UCLA

Hydrophobic organic pollutants (HOPs), such as polyaromatic hydrocarbons primarily from automobile exhausts and dissolved organic matter (DOM) are ubiquitous in the aquatic environment. The association between DOM and HOPs as a bound interaction of DOM-HOPs minimizes the bioavailability of free HOPs and their potential health effects. In addition, DOM is also the precursor of disinfection by-products involving the disinfection treatment processes.

It is very important to understand the relationship between free and bound HOPs, disinfection by-products, and DOM in drinking water treatment, stormwater runoff and dry weather flow of aquatic environment. This thesis will explore the binding phenomenon between HOPs and DOM in raw and treated water from water treatment plants, after powdered activated carbon treatment, and in stormwater runoff and dry weather flow.
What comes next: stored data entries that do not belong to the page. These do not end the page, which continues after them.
This is an optimization exercise on Yosys and OpenROAD, whose aim is small area, a short achievable clock period and few clock cycles per item, not a production implementation. The RTL was checked by simulation tests, not by an equivalence proof against the original design. No activity file was given, so power comes from the tool's default toggle rates.

## job 939
// indent_dedent_tracker_core
module indent_dedent_tracker_core #(
	parameter int STACK_DEPTH = 64,
	parameter int COLUMN_BITS = 12
) (
	input  wire logic        clk,
	input  wire logic        arst_n,
	input  wire logic        s_tvalid,
	output logic             s_tready,
	input  wire logic [15:0] s_tdata,   
	input  wire logic [0:0]  s_tuser,   
	output logic             m_tvalid,
	input  wire logic        m_tready,
	output logic [15:0]      m_tdata,   
	output logic [1:0]       m_tuser,   
	output logic             m_tlast
);
	localparam int CB = idt_pkg::IN_COL_BITS;
	logic          in_v_q, s_rdy_q, head_v_q, skid_v_q;
	logic          in_v_d, s_rdy_d, head_v_d, skid_v_d;
	logic [CB:0]   in_q, head_q, skid_q;    
	logic          acc, fwd, take;
	assign s_tready = s_rdy_q;
	assign acc      = s_tvalid && s_rdy_q;
	assign fwd      = in_v_q && !skid_v_q;
	always_comb begin
		if (!head_v_q || take) begin
			head_v_d = skid_v_q || fwd;
			skid_v_d = 1'b0;
		end else begin
			head_v_d = 1'b1;
			skid_v_d = skid_v_q || fwd;
		end
		in_v_d  = acc || (in_v_q && skid_v_q);
		s_rdy_d = !in_v_d || !skid_v_d;
	end
	always_ff @(posedge clk or negedge arst_n) begin
		if (!arst_n) begin
			in_v_q   <= 1'b0;
			s_rdy_q  <= 1'b0;
			head_v_q <= 1'b0;
			skid_v_q <= 1'b0;
		end else begin
			in_v_q   <= in_v_d;
			s_rdy_q  <= s_rdy_d;
			head_v_q <= head_v_d;
			skid_v_q <= skid_v_d;
		end
	end
	always_ff @(posedge clk) begin
		if (s_rdy_q) begin
			in_q <= {s_tuser[0], s_tdata[CB-1:0]};
		end
		if (!head_v_q || take) begin
			head_q <= skid_v_q ? skid_q : in_q;
		end
		if (!skid_v_q) begin
			skid_q <= in_q;
		end
	end
	idt_pkg::result_t       res;
	logic                   push, pop, zin, zout;
	logic                   hs_eq_ht, hs_is_0, hs_is_1, next_bit;
	logic [COLUMN_BITS-1:0] st_top, st_second;
	idt_ctrl #(
		.STACK_DEPTH (STACK_DEPTH),
		.COLUMN_BITS (COLUMN_BITS)
	) u_ctrl (
		.clk       (clk),
  ...
Settings: LEC_CHECK=0, CAP_MARGIN=20, CORE_MARGIN=2, CORE_UTILIZATION=40, CTS_CLUSTER_DIAMETER=100, CTS_CLUSTER_SIZE=30, PLACE_DENSITY=0.45, SETUP_SLACK_MARGIN=2.8, SLEW_MARGIN=20; clock period 5.0 ns.
run.sh (not shown) runs the stock make flow with config.mk's settings and CLKGATE_MAP_FILE= SYNTH_SCRIPT=/design/flow/synth_recipe.tcl, a recipe that flattens the netlist after the stock synthesis.
Job 939 completed end to end with timing, DRC and antenna clean.
Testbench counts of job 939, summed over its fixed seeds: cycles 5,141, lines 4,800.
Changes in job 8976 relative to job 939:
Settings: PLACE_DENSITY now 0.55, was 0.45.
Results
Logic depth of the worst register-to-register path on job 8976 is down relative to job 939. Lower worst-case vdd ir drop was reported by job 939, not job 8976. From job 939 to job 8976 the numbers moved as follows: total power draw now sits lower; non-clock buffer count increased by 5 relative to the old numbers; area of all placed cells without fillers -0.62%; final antenna diode count went down by 1. Taking job 939 as the reference point, the fill cell total of the finished layout of job 8976 falls by 28. The met1 usage in global routing was comparable across job 8976 and job 939. Post-route non-filler standard cell count essentially unchanged between job 8976 and job 939. Higher post-layout minimum cycle time was reported by job 8976, not job 939.
Input changes introduced in job 4276 (baseline for comparison: job 8976):
Settings: SETUP_SLACK_MARGIN now 2.6, was 2.8; PLACE_DENSITY now 0.45, was 0.55.
## What came out
Cmp job 4276 vs job 8976: share of layout cells above drive strength 1 lower in job 4276
The fraction of the core area covered by cells at the end of the flow of job 4276 is lower than that of job 8976.
Number of buffers inserted by port buffering: job 4276 vs job 8976 identical
Number of cells in the design after placement: job 4276 vs job 8976, no meaningful difference
Going from job 8976 to job 4276, switching power fell 3.2%, worst setup slack about even.
Cell area of job 4276 falls short of that of job 8976 by a few percent.
On upper clock frequency limit, job 8976 and job 4276 are basically level.
Between job 8976 and job 4276, the wire length the detailed router placed on met1 is lower for job 4276.
Number of buffer and inverter stages on the critical path for job 4276: 1 down relative to job 8976
When job 4276 is set beside job 8976, its fraction of met1 tracks used by global routing turns out to be 1.1 points smaller.
This design comes from an exercise in tuning for small area on the open sky130 flow, not from production work. The RTL was checked by simulation tests, not by an equivalence proof against the original design. Power figures rest on the tool's default switching activity, not on a simulated workload.

## design/flow/design.v

```verilog
localparam integer MAP_COLS = 20;
localparam integer MAP_ROWS = 15;
localparam [9:0] TILE_SIZE = 10'd32;
localparam [3:0] TILE_EMPTY  = 4'h0;
localparam [3:0] TILE_SPIKE  = 4'h1;
localparam [3:0] TILE_GATE1  = 4'h2;
localparam [3:0] TILE_GATE2  = 4'h3;
localparam [3:0] TILE_GATE3  = 4'h4;
localparam [3:0] TILE_PLATE1 = 4'h5;
localparam [3:0] TILE_PLATE2 = 4'h6;
localparam [3:0] TILE_PLATE3 = 4'h7;
localparam [3:0] TILE_EXIT   = 4'h8;
localparam [3:0] TILE_WALL   = 4'h9;
localparam [9:0] STEP_PX     = 10'd5;
localparam [9:0] JUMP_HEIGHT = 10'd64;
localparam [9:0] CEILING_Y   = 10'd10;
localparam [9:0] FLOOR_Y     = 10'd416;
localparam [9:0] X_LIMIT     = 10'd603;
localparam [9:0] FOOT_INSET  = 10'd4;
localparam [9:0] P0_START_X = 10'd32;
localparam [9:0] P0_START_Y = 10'd320;
localparam [9:0] P1_START_X = 10'd32;
localparam [9:0] P1_START_Y = 10'd416;
localparam integer SPIKE_TICKS = 8;
localparam [3:0] SPIKE_ON_PHASE = 4'd4;
localparam integer LOSE_TICKS = 40;
localparam [8:0] KEY_START = 9'h16;
localparam [8:0] KEY_LEFT  = 9'h1C;
localparam [8:0] KEY_RIGHT = 9'h23;
localparam [8:0] KEY_JUMP  = 9'h29;
localparam [9:0] JOY_LOW  = 10'd400;
localparam [9:0] JOY_HIGH = 10'd600;
localparam [1:0] SCENE_START = 2'd0;
localparam [1:0] SCENE_PLAY  = 2'd1;
localparam [1:0] SCENE_LOSE  = 2'd2;
module control_decode (
    input  logic [20:0] joy,
    input  logic [9:0]  key,
    input  logic        key_valid,
    output logic [2:0]  cmd0,
    output logic [2:0]  cmd1,
    output logic        start_req
);
localparam integer MAP_COLS = 20;
localparam integer MAP_ROWS = 15;
localparam [9:0] TILE_SIZE = 10'd32;
localparam [3:0] TILE_EMPTY  = 4'h0;
localparam [3:0] TILE_SPIKE  = 4'h1;
localparam [3:0] TILE_GATE1  = 4'h2;
localparam [3:0] TILE_GATE2  = 4'h3;
localparam [3:0] TILE_GATE3  = 4'h4;
localparam [3:0] TILE_PLATE1 = 4'h5;
localparam [3:0] TILE_PLATE2 = 4'h6;
localparam [3:0] TILE_PLATE3 = 4'h7;
localparam [3:0] TILE_EXIT   = 4'h8;
localparam [3:0] TILE_WALL   = 4'h9;
localparam [9:0] STEP_PX     = 10'd5;
localparam [9:0] JUMP_HEIGHT = 10'd64;
localparam [9:0] CEILING_Y   = 10'd10;
localparam [9:0] FLOOR_Y     = 10'd416;
localparam [9:0] X_LIMIT     = 10'd603;
localparam [9:0] FOOT_INSET  = 10'd4;
localparam [9:0] P0_START_X = 10'd32;
localparam [9:0] P0_START_Y = 10'd320;
localparam [9:0] P1_START_X = 10'd32;
localparam [9:0] P1_START_Y = 10'd416;
localparam integer SPIKE_TICKS = 8;
localparam [3:0] SPIKE_ON_PHASE = 4'd4;
localparam integer LOSE_TICKS = 40;
localparam [8:0] KEY_START = 9'h16;
localparam [8:0] KEY_LEFT  = 9'h1C;
localparam [8:0] KEY_RIGHT = 9'h23;
localparam [8:0] KEY_JUMP  = 9'h29;
localparam [9:0] JOY_LOW  = 10'd400;
localparam [9:0] JOY_HIGH = 10'd600;
localparam [1:0] SCENE_START = 2'd0;
localparam [1:0] SCENE_PLAY  = 2'd1;
localparam [1:0] SCENE_LOSE  = 2'd2;
    function automatic logic ge_k(input logic [9:0] v, input logic [9:0] k);
        ge_k = 1'b1;
        for (int b = 0; b < 10; b++) begin
            if (k[b]) ge_k = v[b] & ge_k;
            else      ge_k = v[b] | ge_k;
        end
    endfunction
    logic [9:0] joy_x;
    logic       key_pressed;
    logic [8:0] key_code;
    assign joy_x       = joy[20:11];
    assign key_pressed = key[9];
    assign key_code    = key[8:0];
    assign cmd0 = {!ge_k(joy_x, JOY_LOW), ge_k(joy_x, JOY_HIGH + 10'd1), joy[0]};
    assign cmd1 = {key_pressed && (key_code == KEY_LEFT),
                   key_pressed && (key_code == KEY_RIGHT),
                   key_pressed && (key_code == KEY_JUMP)};
    assign start_req = key_valid && key_pressed && (key_code == KEY_START);
endmodule
module map_upper (
    input  logic [9:0] x,
    input  logic [8:0] y,
    input  logic [2:0] gates,
    output logic       floor_hit,
    output logic       ceil_hit,
    output logic       wall_l,
    output logic       wall_r,
    output logic       on_plate1,
    output logic       on_spike
);
    function automatic logic ge_k(input logic [9:0] v, input logic [9:0] k);
        ge_k = 1'b1;
        for (int b = 0; b < 10; b++) begin
            if (k[b]) ge_k = v[b] & ge_k;
            else      ge_k = v[b] | ge_k;
        end
    endfunction
    logic [4:0] c, o, oy;
    logic [3:0] r;
    logic o_lt5, o_ge28, oy_z, oy_ge16, oy_lt28;
    logic a_m1, a_0, a_1, a_2;
    logic g_m1, g_0, g_1, g_2;
    logic a_span, b_span, g_span;
    logic fr1, fr357, fr910;
    logic ar1, ar357, ar910;
    logic w1, w357, w910;
    logic al, gl, ar_, gr;
    assign c  = x[9:5];
    assign o  = x[4:0];
    assign r  = y[8:5];
    assign oy = y[4:0];
    assign o_lt5   = !ge_k(o, 5);
    assign o_ge28  = ge_k(o, 28);
    assign oy_z    = (oy == 5'd0);
    assign oy_ge16 = oy[4];
    assign oy_lt28 = !ge_k(oy, 28);
    assign a_m1 = ge_k(c, 11);
    assign a_0  = ge_k(c, 10);
    assign a_1  = ge_k(c, 9);
    assign a_2  = ge_k(c, 8);
    assign g_m1 = (c == 5'd8 && !gates[0]) || (c == 5'd13 && !gates[1]) || (c == 5'd18 && !gates[2]);
    assign g_0  = (c == 5'd19) || (c == 5'd7 && !gates[0]) || (c == 5'd12 && !gates[1]) || (c == 5'd17 && !gates[2]);
    assign g_1  = (c == 5'd18) || (c == 5'd6 && !gates[0]) || (c == 5'd11 && !gates[1]) || (c == 5'd16 && !gates[2]);
    assign g_2  = (c == 5'd17) || (c == 5'd5 && !gates[0]) || (c == 5'd10 && !gates[1]) || (c == 5'd15 && !gates[2]);
    assign a_span = (!o_ge28 && a_0) || (!o_lt5 && a_1);
    assign b_span = (!o_ge28 && !a_0) || (!o_lt5 && !a_1);
    assign g_span = (!o_ge28 && g_0) || (!o_lt5 && g_1);
    assign fr1   = (r == 4'd0);
    assign fr357 = (r == 4'd2) || (r == 4'd4) || (r == 4'd6);
    assign fr910 = (r == 4'd8) || (r == 4'd9);
    assign floor_hit = (r == 4'd10) || (fr1 && a_span) || (fr357 && b_span) || (fr910 && g_span);
    assign ar1   = oy_z ? (r == 4'd2) : (r == 4'd1);
    assign ar357 = oy_z ? ((r == 4'd4) || (r == 4'd6) || (r == 4'd8))
                        : ((r == 4'd3) || (r == 4'd5) || (r == 4'd7));
    assign ar910 = oy_z ? (r == 4'd10) : ((r == 4'd9) || (r == 4'd10));
    assign ceil_hit = (ar1 && a_span) || (ar357 && b_span) || (ar910 && g_span);
    assign w1   = (oy_lt28 && (r == 4'd1)) || (oy_ge16 && (r == 4'd0));
    assign w357 = (oy_lt28 && ((r == 4'd3) || (r == 4'd5) || (r == 4'd7)))
               || (oy_ge16 && ((r == 4'd2) || (r == 4'd4) || (r == 4'd6)));
    assign w910 = (oy_lt28 && ((r == 4'd9) || (r == 4'd10)))
               || (oy_ge16 && ((r == 4'd8) || (r == 4'd9)));
    assign al  = o_lt5 ? a_m1 : a_0;
    assign gl  = o_lt5 ? g_m1 : g_0;
    assign ar_ = o_ge28 ? a_2 : a_1;
    assign gr  = o_ge28 ? g_2 : g_1;
    assign wall_l = (c == 5'd0 && o_lt5) || (w1 && al) || (w357 && !al) || (w910 && gl);
    assign wall_r = (w1 && ar_) || (w357 && !ar_) || (w910 && gr);
    assign on_plate1 = (r == 4'd10) && ge_k(x, 60) && !ge_k(x, 156);
    assign on_spike  = ((r == 4'd10 && oy_z) || (r == 4'd9 && !oy_z))
                    && (c == 5'd5 || (c == 5'd4 && o != 5'd0));
endmodule
module map_lower (
    input  logic [9:0] x,
    input  logic       seq,
    input  logic [2:0] i,
    input  logic [2:0] gates,
    output logic       floor_hit,
    output logic       ceil_hit,
    output logic       wall_l,
    output logic       wall_r,
    output logic [2:0] on_plate,
    output logic       on_spike
);
    function automatic logic ge_k(input logic [9:0] v, input logic [9:0] k);
        ge_k = 1'b1;
        for (int b = 0; b < 10; b++) begin
            if (k[b]) ge_k = v[b] & ge_k;
            else      ge_k = v[b] | ge_k;
        end
    endfunction
    logic [4:0] c, o;
    logic o_lt5, o_ge28;
    logic bottom, in_row12, span13, side_l, side_r;
    assign c = x[9:5];
    assign o = x[4:0];
    assign o_lt5  = !ge_k(o, 5);
    assign o_ge28 = ge_k(o, 28);
    assign bottom   = (i == 3'd7);
    assign in_row12 = !seq && (i == 3'd0);
    assign span13 = (!o_ge28 && (ge_k(c, 15) || (c == 5'd4 && !gates[0])))
                 || (!o_lt5  && (ge_k(c, 14) || (c == 5'd3 && !gates[0])));
    assign floor_hit = bottom || (!in_row12 && span13);
    assign ceil_hit = (i == 3'd0);
    assign side_l = o_lt5  ? (ge_k(c, 16) || (c == 5'd5 && !gates[0]))
                           : (ge_k(c, 15) || (c == 5'd4 && !gates[0]));
    assign side_r = o_ge28 ? (ge_k(c, 13) || (c == 5'd2 && !gates[0]))
                           : (ge_k(c, 14) || (c == 5'd3 && !gates[0]));
    assign wall_l = (c == 5'd0 && o_lt5) || (i[2] && side_l);
    assign wall_r = i[2] && side_r;
    assign on_plate[0] = bottom && ge_k(x, 156) && !ge_k(x, 316);
    assign on_plate[1] = bottom && ge_k(x, 316) && !ge_k(x, 476);
    assign on_plate[2] = !bottom && !in_row12 && ge_k(x, 476);
    assign on_spike = (i != 3'd0) && !(seq && bottom) && (c == 5'd2 || (c == 5'd1 && o != 5'd0));
endmodule
module player_upper #(
    parameter logic [9:0] START_X = 10'd32,
    parameter logic [8:0] START_Y = 9'd320
) (
    input  logic        clk,
    input  logic        rst,
    input  logic        tick,
    input  logic [2:0]  cmd,
    input  logic [2:0]  gates,
    output logic [20:0] pos,
    output logic        on_plate1,
    output logic        on_spike
);
    function automatic logic [9:0] step5(input logic [9:0] v, input logic m, input logic d);
        logic cy;
        step5[0] = v[0] ^ m;
        cy       = m & (v[0] ^ d);
        step5[1] = v[1] ^ cy;
        cy       = cy & (v[1] ^ d);
        step5[2] = v[2] ^ m ^ cy;
        cy       = m & ((v[2] ^ d) | cy);
        for (int b = 3; b < 10; b++) begin
            step5[b] = v[b] ^ cy;
            cy       = cy & (v[b] ^ d);
        end
    endfunction
    logic [9:0] x;
    logic [8:0] y;
    logic [9:0] y_step;
    logic       face_left;
    logic       jumping;
    logic       on_ground;
    logic       floor_hit, ceil_hit, wall_l, wall_r;
    logic       at_right_end, jump_end, go_left, go_right, y_move;
    assign pos = {x, 1'b0, y, face_left};
    map_upper u_map (
        .x         (x),
        .y         (y),
        .gates     (gates),
        .floor_hit (floor_hit),
        .ceil_hit  (ceil_hit),
        .wall_l    (wall_l),
        .wall_r    (wall_r),
        .on_plate1 (on_plate1),
        .on_spike  (on_spike)
    );
    assign at_right_end = x[9] && x[6] && x[4] && x[3] && x[0];
    assign go_left  = cmd[2] && !wall_l;
    assign go_right = !go_left && cmd[1] && !at_right_end && !wall_r;
    assign jump_end = ceil_hit || (y[4:0] == 5'd31) || (y[8:4] == 5'd0 && !(y[3] && (y[2] || y[1] && y[0])));
    assign y_move   = jumping ? !jump_end : !floor_hit;
    assign y_step   = step5({1'b0, y}, tick && y_move, jumping);
    always_ff @(posedge clk or posedge rst) begin
        if (rst) begin
            x         <= START_X;
            y         <= START_Y;
            face_left <= 1'b0;
            jumping   <= 1'b0;
            on_ground <= 1'b1;
        end else begin
            x <= step5(x, tick && (go_left || go_right), go_left);
            if (tick && (go_left || go_right)) face_left <= go_left;
            if (tick && !jumping && floor_hit) y <= {y[8:5], 5'd0};
            else                               y <= y_step[8:0];
            if (tick) begin
                jumping   <= jumping ? !jump_end : (cmd[0] && on_ground);
                on_ground <= !jumping && floor_hit && !(cmd[0] && on_ground);
            end
        end
    end
endmodule
module player_lower #(
    parameter logic [9:0] START_X = 10'd32
) (
    input  logic        clk,
    input  logic        rst,
    input  logic        tick,
    input  logic [2:0]  cmd,
    input  logic [2:0]  gates,
    output logic [20:0] pos,
    output logic [2:0]  on_plate,
    output logic        on_spike
);
    function automatic logic [9:0] step5(input logic [9:0] v, input logic m, input logic d);
        logic cy;
        step5[0] = v[0] ^ m;
        cy       = m & (v[0] ^ d);
        step5[1] = v[1] ^ cy;
        cy       = cy & (v[1] ^ d);
        step5[2] = v[2] ^ m ^ cy;
        cy       = m & ((v[2] ^ d) | cy);
        for (int b = 3; b < 10; b++) begin
            step5[b] = v[b] ^ cy;
            cy       = cy & (v[b] ^ d);
        end
    endfunction
    logic [9:0] x;
    logic       seq;
    logic [2:0] i;
    logic [8:0] y;
    logic       face_left;
    logic       jumping;
    logic       on_ground;
    logic       floor_hit, ceil_hit, wall_l, wall_r;
    logic       at_right_end, go_left, go_right;
    logic       bottom;
    assign bottom = (i == 3'd7);
    always_comb begin
        case ({seq, i})
            4'h0: y = 9'd381;  4'h1: y = 9'd386;  4'h2: y = 9'd391;  4'h3: y = 9'd396;
            4'h4: y = 9'd401;  4'h5: y = 9'd406;  4'h6: y = 9'd411;  4'h7: y = 9'd416;
            4'h8: y = 9'd384;  4'h9: y = 9'd389;  4'hA: y = 9'd394;  4'hB: y = 9'd399;
            4'hC: y = 9'd404;  4'hD: y = 9'd409;  4'hE: y = 9'd414;  default: y = 9'd419;
        endcase
    end
    assign pos = {x, 1'b0, y, face_left};
    map_lower u_map (
        .x         (x),
        .seq       (seq),
        .i         (i),
        .gates     (gates),
        .floor_hit (floor_hit),
        .ceil_hit  (ceil_hit),
        .wall_l    (wall_l),
        .wall_r    (wall_r),
        .on_plate  (on_plate),
        .on_spike  (on_spike)
    );
    assign at_right_end = x[9] && x[6] && x[4] && x[3] && x[0];
    assign go_left  = cmd[2] && !wall_l;
    assign go_right = !go_left && cmd[1] && !at_right_end && !wall_r;
    always_ff @(posedge clk or posedge rst) begin
        if (rst) begin
            x         <= START_X;
            seq       <= 1'b0;
            i         <= 3'd7;
            face_left <= 1'b0;
            jumping   <= 1'b0;
            on_ground <= 1'b1;
        end else begin
            x <= step5(x, tick && (go_left || go_right), go_left);
            if (tick && (go_left || go_right)) face_left <= go_left;
            if (tick) begin
                if (jumping) begin
                    if (!ceil_hit) i <= i - 3'd1;
                end else if (floor_hit) begin
                    seq <= !bottom;
                    i   <= bottom ? 3'd7 : 3'd0;
                end else begin
                    i <= i + 3'd1;
                end
                jumping   <= jumping ? !ceil_hit : (cmd[0] && on_ground);
                on_ground <= !jumping && floor_hit && !(cmd[0] && on_ground);
            end
        end
    end
endmodule
module hazard_monitor (
    input  logic clk,
    input  logic rst,
    input  logic tick,
    input  logic contact,
    output logic spike_on,
    output logic spike_hit
);
    logic [6:0] cnt, n;    
    logic cy;
    always_comb begin
        cy = tick;
        for (int b = 0; b < 7; b++) begin
            n[b] = cnt[b] ^ cy;
            cy   = cy & cnt[b];
        end
    end
    always_ff @(posedge clk or posedge rst) begin
        if (rst) cnt <= '0;
        else     cnt <= n;
    end
    assign spike_on  = cnt[6] || (cnt[5] && (cnt[4] || cnt[3]));
    assign spike_hit = spike_on && contact;
endmodule
module scene_fsm (
    input  logic       clk,
    input  logic       rst,
    input  logic       tick,
    input  logic       start_req,
    input  logic       spike_hit,
    output logic [1:0] scene
);
    logic [5:0] s, n;
    logic       losing, inc, cy;
    assign losing = s[5] || s[3];
    assign scene  = {losing, s[0] && !losing};
    assign inc = losing ? tick : (s[0] ? spike_hit : start_req);
    always_comb begin
        cy = inc;
        for (int b = 0; b < 6; b++) begin
            n[b] = s[b] ^ cy;
            cy   = cy & s[b];
        end
        n = n | {1'b0, cy, 1'b0, cy, cy, 1'b0};
    end
    always_ff @(posedge clk or posedge rst) begin
        if (rst) s <= 6'd22;
        else     s <= n;
    end
endmodule
module platform_game (
    input  logic        clk,
    input  logic        rst,
    input  logic        tick,
    input  logic [20:0] joy,
    input  logic [9:0]  key,
    input  logic        key_valid,
    output logic [20:0] p0,
    output logic [20:0] p1,
    output logic [2:0]  gates,
    output logic        spike_on,
    output logic [1:0]  scene
);
localparam integer MAP_COLS = 20;
localparam integer MAP_ROWS = 15;
localparam [9:0] TILE_SIZE = 10'd32;
localparam [3:0] TILE_EMPTY  = 4'h0;
localparam [3:0] TILE_SPIKE  = 4'h1;
localparam [3:0] TILE_GATE1  = 4'h2;
localparam [3:0] TILE_GATE2  = 4'h3;
localparam [3:0] TILE_GATE3  = 4'h4;
localparam [3:0] TILE_PLATE1 = 4'h5;
localparam [3:0] TILE_PLATE2 = 4'h6;
localparam [3:0] TILE_PLATE3 = 4'h7;
localparam [3:0] TILE_EXIT   = 4'h8;
localparam [3:0] TILE_WALL   = 4'h9;
localparam [9:0] STEP_PX     = 10'd5;
localparam [9:0] JUMP_HEIGHT = 10'd64;
localparam [9:0] CEILING_Y   = 10'd10;
localparam [9:0] FLOOR_Y     = 10'd416;
localparam [9:0] X_LIMIT     = 10'd603;
localparam [9:0] FOOT_INSET  = 10'd4;
localparam [9:0] P0_START_X = 10'd32;
localparam [9:0] P0_START_Y = 10'd320;
localparam [9:0] P1_START_X = 10'd32;
localparam [9:0] P1_START_Y = 10'd416;
localparam integer SPIKE_TICKS = 8;
localparam [3:0] SPIKE_ON_PHASE = 4'd4;
localparam integer LOSE_TICKS = 40;
localparam [8:0] KEY_START = 9'h16;
localparam [8:0] KEY_LEFT  = 9'h1C;
localparam [8:0] KEY_RIGHT = 9'h23;
localparam [8:0] KEY_JUMP  = 9'h29;
localparam [9:0] JOY_LOW  = 10'd400;
localparam [9:0] JOY_HIGH = 10'd600;
localparam [1:0] SCENE_START = 2'd0;
localparam [1:0] SCENE_PLAY  = 2'd1;
localparam [1:0] SCENE_LOSE  = 2'd2;
    logic [2:0] cmd0;
    logic [2:0] cmd1;
    logic       start_req;
    logic       spike_hit;
    logic       plate0;
    logic [2:0] plate1;
    logic       spike0;
    logic       spike1;
    control_decode u_ctrl (
        .joy       (joy),
        .key       (key),
        .key_valid (key_valid),
        .cmd0      (cmd0),
        .cmd1      (cmd1),
        .start_req (start_req)
    );
    player_upper #(
        .START_X (P0_START_X),
        .START_Y (P0_START_Y[8:0])
    ) u_player0 (
        .clk       (clk),
        .rst       (rst),
        .tick      (tick),
        .cmd       (cmd0),
        .gates     (gates),
        .pos       (p0),
        .on_plate1 (plate0),
        .on_spike  (spike0)
    );
    player_lower #(
        .START_X (P1_START_X)
    ) u_player1 (
        .clk       (clk),
        .rst       (rst),
        .tick      (tick),
        .cmd       (cmd1),
        .gates     (gates),
        .pos       (p1),
        .on_plate  (plate1),
        .on_spike  (spike1)
    );
    assign gates = {plate1[2], plate1[1], plate1[0] || plate0};
    hazard_monitor u_hazard (
        .clk       (clk),
        .rst       (rst),
        .tick      (tick),
        .contact   (spike0 || spike1),
        .spike_on  (spike_on),
        .spike_hit (spike_hit)
    );
    scene_fsm u_scene (
        .clk       (clk),
        .rst       (rst),
        .tick      (tick),
        .start_req (start_req),
        .spike_hit (spike_hit),
        .scene     (scene)
    );
endmodule
```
This thesis also introduced the analytical methodologies for characterizing DOM and the hazardous potential of HOPs and thus understanding their relationship. DOM characteristics were measured for: 1) total concentration of organic carbon by dissolved organic carbon (DOC), 2) aromaticity by UV absorbance and specific UV absorbance (SUVA), and 3) size distribution by ultrafiltration (UF), 4) polarity by polarity rapid assessment method (PRAM), 5) UV and fluorescent chemical components by UV spectrometer and fluorescence excitation-emission matrix (EEM) and fluorescence regional integration (FRI). Hazardous potential of HOPs was measured by fluorescence quenching determined partition coefficient KDOM.

Studies have been completed and showed that monitoring both the free and bound forms of HOPs as well as disinfection by-products (such as, trihalomethanes) and their relationship to DOM during drinking water treatment processes is necessary to better understand drinking water quality and give more effective suggestions to optimize treatment processes. In addition, this work showed the relationship between DOM and HOPs in equilibrium with DOM-HOPs needs definition on a seasonal basis to understand the bioavailability of HOPs in dry weather flow and stormwater runoff events. The determination of free and total HOPs has not been considered in the California "State Implementation Plan" for water quality-based effluent limits of HOPs. A method using a standard probe- perylene has been developed to be able to evaluate these situations on a site specific basis since DOM is site specific.

Key findings of this study were: 1) DOM characteristics are different from site to site and affect pollutants removal and formation. 2) Bulk SUVA shows a positive correlation with Log KDOM (R2=74%). Thus, DOM with more aromatic structure can result in higher binding between HOPs and DOM. 3) DOM with higher concentration, aromaticity, and molecular weight can have more ability to form THMs. 4) Under the conditions studied, PAC (20 mg/L) is an effective method to control both THMs and the hazard potential of HOPs. 5) DOM in urban runoff with higher molecular weight and aromaticity can associate with more HOPs. As a result, the distribution of HOPs affected by DOM in urban runoff needs definition on a seasonal basis and runoff types.